## Activity
Show the lines below that contain the string "layout".

## Excerpted data

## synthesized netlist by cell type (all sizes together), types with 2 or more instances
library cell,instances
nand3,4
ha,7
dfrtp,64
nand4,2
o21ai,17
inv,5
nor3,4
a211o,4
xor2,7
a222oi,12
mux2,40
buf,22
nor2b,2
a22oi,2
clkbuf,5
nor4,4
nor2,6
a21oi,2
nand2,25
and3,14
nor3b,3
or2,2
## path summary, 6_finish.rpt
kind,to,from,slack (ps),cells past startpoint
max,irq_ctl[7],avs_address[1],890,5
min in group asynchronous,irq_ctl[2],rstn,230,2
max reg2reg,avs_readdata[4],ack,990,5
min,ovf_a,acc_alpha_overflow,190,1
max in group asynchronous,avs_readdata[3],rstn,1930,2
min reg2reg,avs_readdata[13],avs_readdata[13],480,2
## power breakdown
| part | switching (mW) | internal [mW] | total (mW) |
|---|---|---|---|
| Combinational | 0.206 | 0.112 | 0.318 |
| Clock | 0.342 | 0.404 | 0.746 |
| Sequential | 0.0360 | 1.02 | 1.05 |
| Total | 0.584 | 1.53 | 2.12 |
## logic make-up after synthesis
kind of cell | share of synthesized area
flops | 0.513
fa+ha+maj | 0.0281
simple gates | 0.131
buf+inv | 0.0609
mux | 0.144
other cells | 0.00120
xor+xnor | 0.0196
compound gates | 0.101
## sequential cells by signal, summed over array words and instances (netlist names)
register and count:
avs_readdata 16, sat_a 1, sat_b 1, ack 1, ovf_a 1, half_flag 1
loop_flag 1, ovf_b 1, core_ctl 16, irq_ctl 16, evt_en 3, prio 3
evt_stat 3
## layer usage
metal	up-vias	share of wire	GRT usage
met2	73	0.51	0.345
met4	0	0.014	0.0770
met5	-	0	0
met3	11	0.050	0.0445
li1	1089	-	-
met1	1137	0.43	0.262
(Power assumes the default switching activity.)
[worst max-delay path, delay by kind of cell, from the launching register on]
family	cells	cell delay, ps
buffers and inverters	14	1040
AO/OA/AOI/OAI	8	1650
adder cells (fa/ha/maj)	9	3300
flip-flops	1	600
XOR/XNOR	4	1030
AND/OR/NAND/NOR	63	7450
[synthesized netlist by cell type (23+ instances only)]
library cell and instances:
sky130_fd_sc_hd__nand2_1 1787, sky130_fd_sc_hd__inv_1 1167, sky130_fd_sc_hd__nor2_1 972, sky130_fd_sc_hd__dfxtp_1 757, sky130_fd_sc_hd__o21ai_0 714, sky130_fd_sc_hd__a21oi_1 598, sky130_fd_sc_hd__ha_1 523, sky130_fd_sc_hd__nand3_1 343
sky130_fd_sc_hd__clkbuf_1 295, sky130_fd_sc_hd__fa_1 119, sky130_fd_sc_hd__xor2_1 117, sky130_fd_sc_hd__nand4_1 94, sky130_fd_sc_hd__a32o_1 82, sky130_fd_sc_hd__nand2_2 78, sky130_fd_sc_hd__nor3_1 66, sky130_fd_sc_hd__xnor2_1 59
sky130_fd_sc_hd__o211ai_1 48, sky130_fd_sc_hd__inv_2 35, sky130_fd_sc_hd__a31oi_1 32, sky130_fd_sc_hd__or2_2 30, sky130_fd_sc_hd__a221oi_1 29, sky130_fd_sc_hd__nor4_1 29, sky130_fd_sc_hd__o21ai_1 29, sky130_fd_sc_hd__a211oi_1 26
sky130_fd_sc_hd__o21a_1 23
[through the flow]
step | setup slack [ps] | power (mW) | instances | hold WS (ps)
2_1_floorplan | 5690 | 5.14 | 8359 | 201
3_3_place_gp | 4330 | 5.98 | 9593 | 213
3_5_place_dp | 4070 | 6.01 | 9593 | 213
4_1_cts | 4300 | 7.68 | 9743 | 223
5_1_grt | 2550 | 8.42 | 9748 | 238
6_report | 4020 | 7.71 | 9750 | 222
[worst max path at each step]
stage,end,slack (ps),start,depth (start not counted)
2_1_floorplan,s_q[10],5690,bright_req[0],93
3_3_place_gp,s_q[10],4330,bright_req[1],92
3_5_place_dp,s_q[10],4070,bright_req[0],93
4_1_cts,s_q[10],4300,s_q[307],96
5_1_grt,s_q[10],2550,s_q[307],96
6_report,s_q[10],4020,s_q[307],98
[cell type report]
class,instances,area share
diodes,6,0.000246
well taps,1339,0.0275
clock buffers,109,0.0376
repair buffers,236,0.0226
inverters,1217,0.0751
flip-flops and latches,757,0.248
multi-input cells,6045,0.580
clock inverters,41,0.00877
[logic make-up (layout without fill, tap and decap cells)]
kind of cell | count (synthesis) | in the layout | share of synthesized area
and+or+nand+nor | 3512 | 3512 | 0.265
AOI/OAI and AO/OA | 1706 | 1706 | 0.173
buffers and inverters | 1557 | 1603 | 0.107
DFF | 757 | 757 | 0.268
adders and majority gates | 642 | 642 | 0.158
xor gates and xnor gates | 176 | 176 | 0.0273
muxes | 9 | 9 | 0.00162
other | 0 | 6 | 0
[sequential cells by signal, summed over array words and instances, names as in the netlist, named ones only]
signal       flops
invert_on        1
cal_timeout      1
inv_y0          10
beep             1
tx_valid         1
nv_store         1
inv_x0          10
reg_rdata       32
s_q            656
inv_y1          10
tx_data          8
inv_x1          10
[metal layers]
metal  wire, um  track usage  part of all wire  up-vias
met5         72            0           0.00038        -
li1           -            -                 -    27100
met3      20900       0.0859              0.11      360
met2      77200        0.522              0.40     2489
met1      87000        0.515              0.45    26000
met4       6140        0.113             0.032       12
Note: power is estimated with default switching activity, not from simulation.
File: src/key_level_sync.sv
// key_level_sync: two-stage synchroniser for the keypad input pins
// assumes pins are asynchronous to clk_sys
`timescale 1ns/10ps
module key_level_sync (
  input wire logic clk_sys,
  input wire logic srst,
  input wire logic clkEn,
  input wire logic [3:0] pinIn,
  output logic [3:0] pinSync
);
  logic [3:0] meta_q;

  always_ff @(posedge clk_sys)
  begin
    if (srst)
    begin
      meta_q <= 4'hF;
      pinSync <= 4'hF;
    end
    else if (clkEn)
    begin
      meta_q <= pinIn;
      pinSync <= meta_q;
    end
  end
endmodule

File: src/keypad_level_interrupt.sv
// keypad_level_interrupt: four-input level interrupt with control/status regs
// assumes the core drives sfr requests on clk_sys and reads rdata next cycle
`timescale 1ns/10ps
module keypad_level_interrupt (
  input wire logic clk_sys,
  input wire logic srst,
  input wire logic clkEn,
  input wire logic [3:0] keypadInputs,
  input wire logic keypadGlobalIrqEnable,
  input wire logic powerDown,
  input wire keypad_pkg::sfr_req_t sfrReq,
  output logic [7:0] sfrRdata,
  output logic keypadIrq,
  output logic wakeRequest,
  output logic powerDownWake
);
  logic [7:0] keypadControl_q;
  logic keyPowerdownWakeEnable_q;
  logic [3:0] keyInterruptFlag_q;
  logic [3:0] keyInterruptFlag_d;
  logic [3:0] syncIn;
  logic [3:0] levelSelect;
  logic [3:0] keyInterruptMask;
  logic [3:0] hitSync;
  logic [3:0] hitAsync;
  logic ctrlSel;
  logic statSel;
  logic statRead;
  logic ctrlWrite;
  logic statWrite;
  logic [7:0] statusView;
  logic [7:0] rdataD;
  logic irqD;

  function automatic logic [3:0] levelHit(input logic [3:0] pins, input logic [3:0] sel);
    levelHit = ~(pins ^ sel);
  endfunction

  key_level_sync u_sync (
    .clk_sys(clk_sys),
    .srst(srst),
    .clkEn(clkEn),
    .pinIn(keypadInputs),
    .pinSync(syncIn)
  );

  assign levelSelect = keypadControl_q[keypad_pkg::LEVEL_SEL_LSB +: keypad_pkg::NUM_KEYS];
  assign keyInterruptMask = keypadControl_q[keypad_pkg::MASK_LSB +: keypad_pkg::NUM_KEYS];
  assign hitSync = levelHit(syncIn, levelSelect);
  assign ctrlSel = sfrReq.addr == keypad_pkg::KEYPAD_CONTROL_ADDR;
  assign statSel = sfrReq.addr == keypad_pkg::KEYPAD_STATUS_ADDR;
  assign statRead = statSel && sfrReq.rd;
  assign ctrlWrite = ctrlSel && sfrReq.wr;
  assign statWrite = statSel && sfrReq.wr;
  // set wins over the read clear, so a held level re-flags at once
  assign keyInterruptFlag_d = (statRead ? 4'h0 : keyInterruptFlag_q) | hitSync;
  assign statusView = {keyPowerdownWakeEnable_q, 3'h0, keyInterruptFlag_q};
  assign rdataD = ctrlSel ? keypadControl_q : (statSel ? statusView : 8'h00);
  assign irqD = keypadGlobalIrqEnable && |(keyInterruptFlag_d & ~keyInterruptMask);

  // unclocked path for power-down: clocks stop, only the pins and regs hold
  assign hitAsync = levelHit(keypadInputs, levelSelect) & ~keyInterruptMask;
  assign powerDownWake = powerDown && keyPowerdownWakeEnable_q && keypadGlobalIrqEnable
    && |hitAsync;

  always_ff @(posedge clk_sys)
  begin
    if (srst)
      keypadControl_q <= keypad_pkg::KEYPAD_CONTROL_RESET;
    else if (clkEn && ctrlWrite)
      keypadControl_q <= sfrReq.wdata;
  end

  // only bit 7 of a status write is kept; flags are hardware owned
  always_ff @(posedge clk_sys)
  begin
    if (srst)
      keyPowerdownWakeEnable_q <= keypad_pkg::KEYPAD_STATUS_RESET[keypad_pkg::WAKE_EN_BIT];
    else if (clkEn && statWrite)
      keyPowerdownWakeEnable_q <= sfrReq.wdata[keypad_pkg::WAKE_EN_BIT];
  end

  always_ff @(posedge clk_sys)
  begin
    if (srst)
      keyInterruptFlag_q <= keypad_pkg::KEYPAD_STATUS_RESET[3:0];
    else if (clkEn)
      keyInterruptFlag_q <= keyInterruptFlag_d;
  end

  always_ff @(posedge clk_sys)
  begin
    if (srst)
      sfrRdata <= 8'h00;
    else if (clkEn)
      sfrRdata <= sfrReq.rd ? rdataD : 8'h00;
  end

  always_ff @(posedge clk_sys)
  begin
    if (srst)
    begin
      keypadIrq <= 1'h0;
      wakeRequest <= 1'h0;
    end
    else if (clkEn)
    begin
      keypadIrq <= irqD;
      wakeRequest <= irqD; // idle exit
    end
  end

  property p_flag_set;
    @(posedge clk_sys) disable iff (srst)
      clkEn && |hitSync |=> (keyInterruptFlag_q & $past(hitSync)) == $past(hitSync);
  endproperty
  a_flag_set: assert property (p_flag_set) else $error("flag not set by level");

  property p_read_clear;
    @(posedge clk_sys) disable iff (srst)
      clkEn && statRead && hitSync == 4'h0 |=> keyInterruptFlag_q == 4'h0;
  endproperty
  a_read_clear: assert property (p_read_clear) else $error("status read left flags");

  property p_mask;
    @(posedge clk_sys) disable iff (srst)
      clkEn && (keyInterruptFlag_d & ~keyInterruptMask) == 4'h0 |=> !keypadIrq;
  endproperty
  a_mask: assert property (p_mask) else $error("irq from masked flag");

  property p_irq_on;
    @(posedge clk_sys) disable iff (srst)
      clkEn && keypadGlobalIrqEnable && |(hitSync & ~keyInterruptMask) |=> keypadIrq;
  endproperty
  a_irq_on: assert property (p_irq_on) else $error("irq missing");

  property p_global;
    @(posedge clk_sys) disable iff (srst)
      clkEn && !keypadGlobalIrqEnable |=> !keypadIrq;
  endproperty
  a_global: assert property (p_global) else $error("irq while disabled");

  property p_reserved;
    @(posedge clk_sys) disable iff (srst)
      clkEn && statRead |=> sfrRdata[6:4] == 3'h0;
  endproperty
  a_reserved: assert property (p_reserved) else $error("reserved bits nonzero");

  property p_wake;
    @(posedge clk_sys) disable iff (srst)
      !keyPowerdownWakeEnable_q |-> !powerDownWake;
  endproperty
  a_wake: assert property (p_wake) else $error("wake while disabled");

  property p_reset;
    @(posedge clk_sys) srst |=> keypadControl_q == keypad_pkg::KEYPAD_CONTROL_RESET
      && statusView == keypad_pkg::KEYPAD_STATUS_RESET;
  endproperty
  a_reset: assert property (p_reset) else $error("bad reset values");

  property p_reflag;
    @(posedge clk_sys) disable iff (srst)
      clkEn && statRead && |hitSync |=> keyInterruptFlag_q == $past(hitSync);
  endproperty
  a_reflag: assert property (p_reflag) else $error("held level not re-flagged");

  property p_rdata_idle;
    @(posedge clk_sys) disable iff (srst)
      clkEn && !sfrReq.rd |=> sfrRdata == 8'h00;
  endproperty
  a_rdata_idle: assert property (p_rdata_idle) else $error("read data not idle");

  property p_ctrl_read;
    @(posedge clk_sys) disable iff (srst)
      clkEn && ctrlSel && sfrReq.rd |=> sfrRdata == $past(keypadControl_q);
  endproperty
  a_ctrl_read: assert property (p_ctrl_read) else $error("control read wrong");

  property p_wake_write;
    @(posedge clk_sys) disable iff (srst)
      clkEn && statWrite |=>
        keyPowerdownWakeEnable_q == $past(sfrReq.wdata[keypad_pkg::WAKE_EN_BIT]);
  endproperty
  a_wake_write: assert property (p_wake_write) else $error("wake enable not written");

  property p_flag_no_write;
    @(posedge clk_sys) disable iff (srst)
      clkEn && statWrite && !statRead && hitSync == 4'h0 |=>
        keyInterruptFlag_q == $past(keyInterruptFlag_q);
  endproperty
  a_flag_no_write: assert property (p_flag_no_write) else $error("status write moved flags");

  // clock enable low must hold the control, flag and irq registers still
  property p_freeze;
    @(posedge clk_sys) disable iff (srst)
      !clkEn |=> $stable(keypadControl_q) && $stable(keyInterruptFlag_q) && $stable(keypadIrq);
  endproperty
  a_freeze: assert property (p_freeze) else $error("state moved while frozen");

  property p_two_stage;
    @(posedge clk_sys) disable iff (srst)
      $past(clkEn) && $past(clkEn, 2) && !$past(srst) && !$past(srst, 2) |->
        syncIn == $past(keypadInputs, 2);
  endproperty
  a_two_stage: assert property (p_two_stage) else $error("pin sync depth wrong");

  property p_idle_exit;
    @(posedge clk_sys) disable iff (srst)
      wakeRequest == keypadIrq;
  endproperty
  a_idle_exit: assert property (p_idle_exit) else $error("idle exit differs from irq");

  c_irq: cover property (@(posedge clk_sys) disable iff (srst) $rose(keypadIrq));
  c_reflag: cover property (@(posedge clk_sys) disable iff (srst) statRead && |hitSync);
  c_pd_blocked: cover property (@(posedge clk_sys) disable iff (srst)
    powerDown && !keyPowerdownWakeEnable_q && |hitAsync);
  c_ack: cover property (@(posedge clk_sys) disable iff (srst) keypadIrq && statRead);
  c_wake: cover property (@(posedge clk_sys) disable iff (srst) powerDownWake);
endmodule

## Written response
[logic make-up (layout without fill, tap and decap cells)]
kind of cell | count (synthesis) | in the layout | share of synthesized area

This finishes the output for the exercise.